Dataset excerpts
--- config.mk ---
export PLATFORM = sky130hd
export DESIGN_NAME = lbk_ram
export DESIGN_NICKNAME = d
export VERILOG_FILES = /design/src/rtl/lbk_ram.sv
export SDC_FILE = /design/constraint.sdc
export NUM_CORES = 2
export LEC_CHECK = 0
export BUFFER_PORTS_ARGS = -buffer_cell sky130_fd_sc_hd__buf_4
export CELL_PAD_IN_SITES_DETAIL_PLACEMENT = 0
export CELL_PAD_IN_SITES_GLOBAL_PLACEMENT = 2
export CORE_UTILIZATION = 35
export CTS_CLUSTER_DIAMETER = 40
export DETAILED_ROUTE_END_ITERATION = 8
export GPL_ROUTABILITY_DRIVEN = 0
export GPL_TIMING_DRIVEN = 0
export PLACE_DENSITY_LB_ADDON = 0.1
export SYNTH_ARGS = -nofsm -noshare
export SYNTH_HDL_FRONTEND = slang
export SYNTH_SLANG_ARGS = --single-unit
--- constraint.sdc ---
create_clock -name clk_i -period 2.83 [get_ports clk_i]
set_clock_uncertainty 0.15 [all_clocks]
set_input_delay 0.566 -clock clk_i [delete_from_list [all_inputs] [get_ports clk_i]]
set_output_delay 0.566 -clock clk_i [all_outputs]
set_load 0.02 [all_outputs]
--- src/rtl/lbk_ram.sv ---
`timescale 1ns / 1ps

module lbk_ram #(
  parameter int unsigned WIDTH = 16,
  parameter int unsigned DEPTH = 129
) (
  input  logic                     clk_i,
  input  logic                     we_i,
  input  logic [$clog2(DEPTH)-1:0] waddr_i,
  input  logic [WIDTH-1:0]         wdata_i,
  input  logic [$clog2(DEPTH)-1:0] raddr_i,
  output logic [WIDTH-1:0]         rdata_o
);

  logic [WIDTH-1:0] mem_q [DEPTH];
  logic [WIDTH-1:0] rdata_q;

  // Write one entry, read one entry with registered data
  always_ff @(posedge clk_i) begin
    if (we_i) begin
      mem_q[waddr_i] <= wdata_i;
    end
    rdata_q <= mem_q[raddr_i];
  end

  assign rdata_o = rdata_q;

endmodule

Assignment
Only a number belongs in the answer: the number of lines in the preceding data that hold "begin".

Answer box
2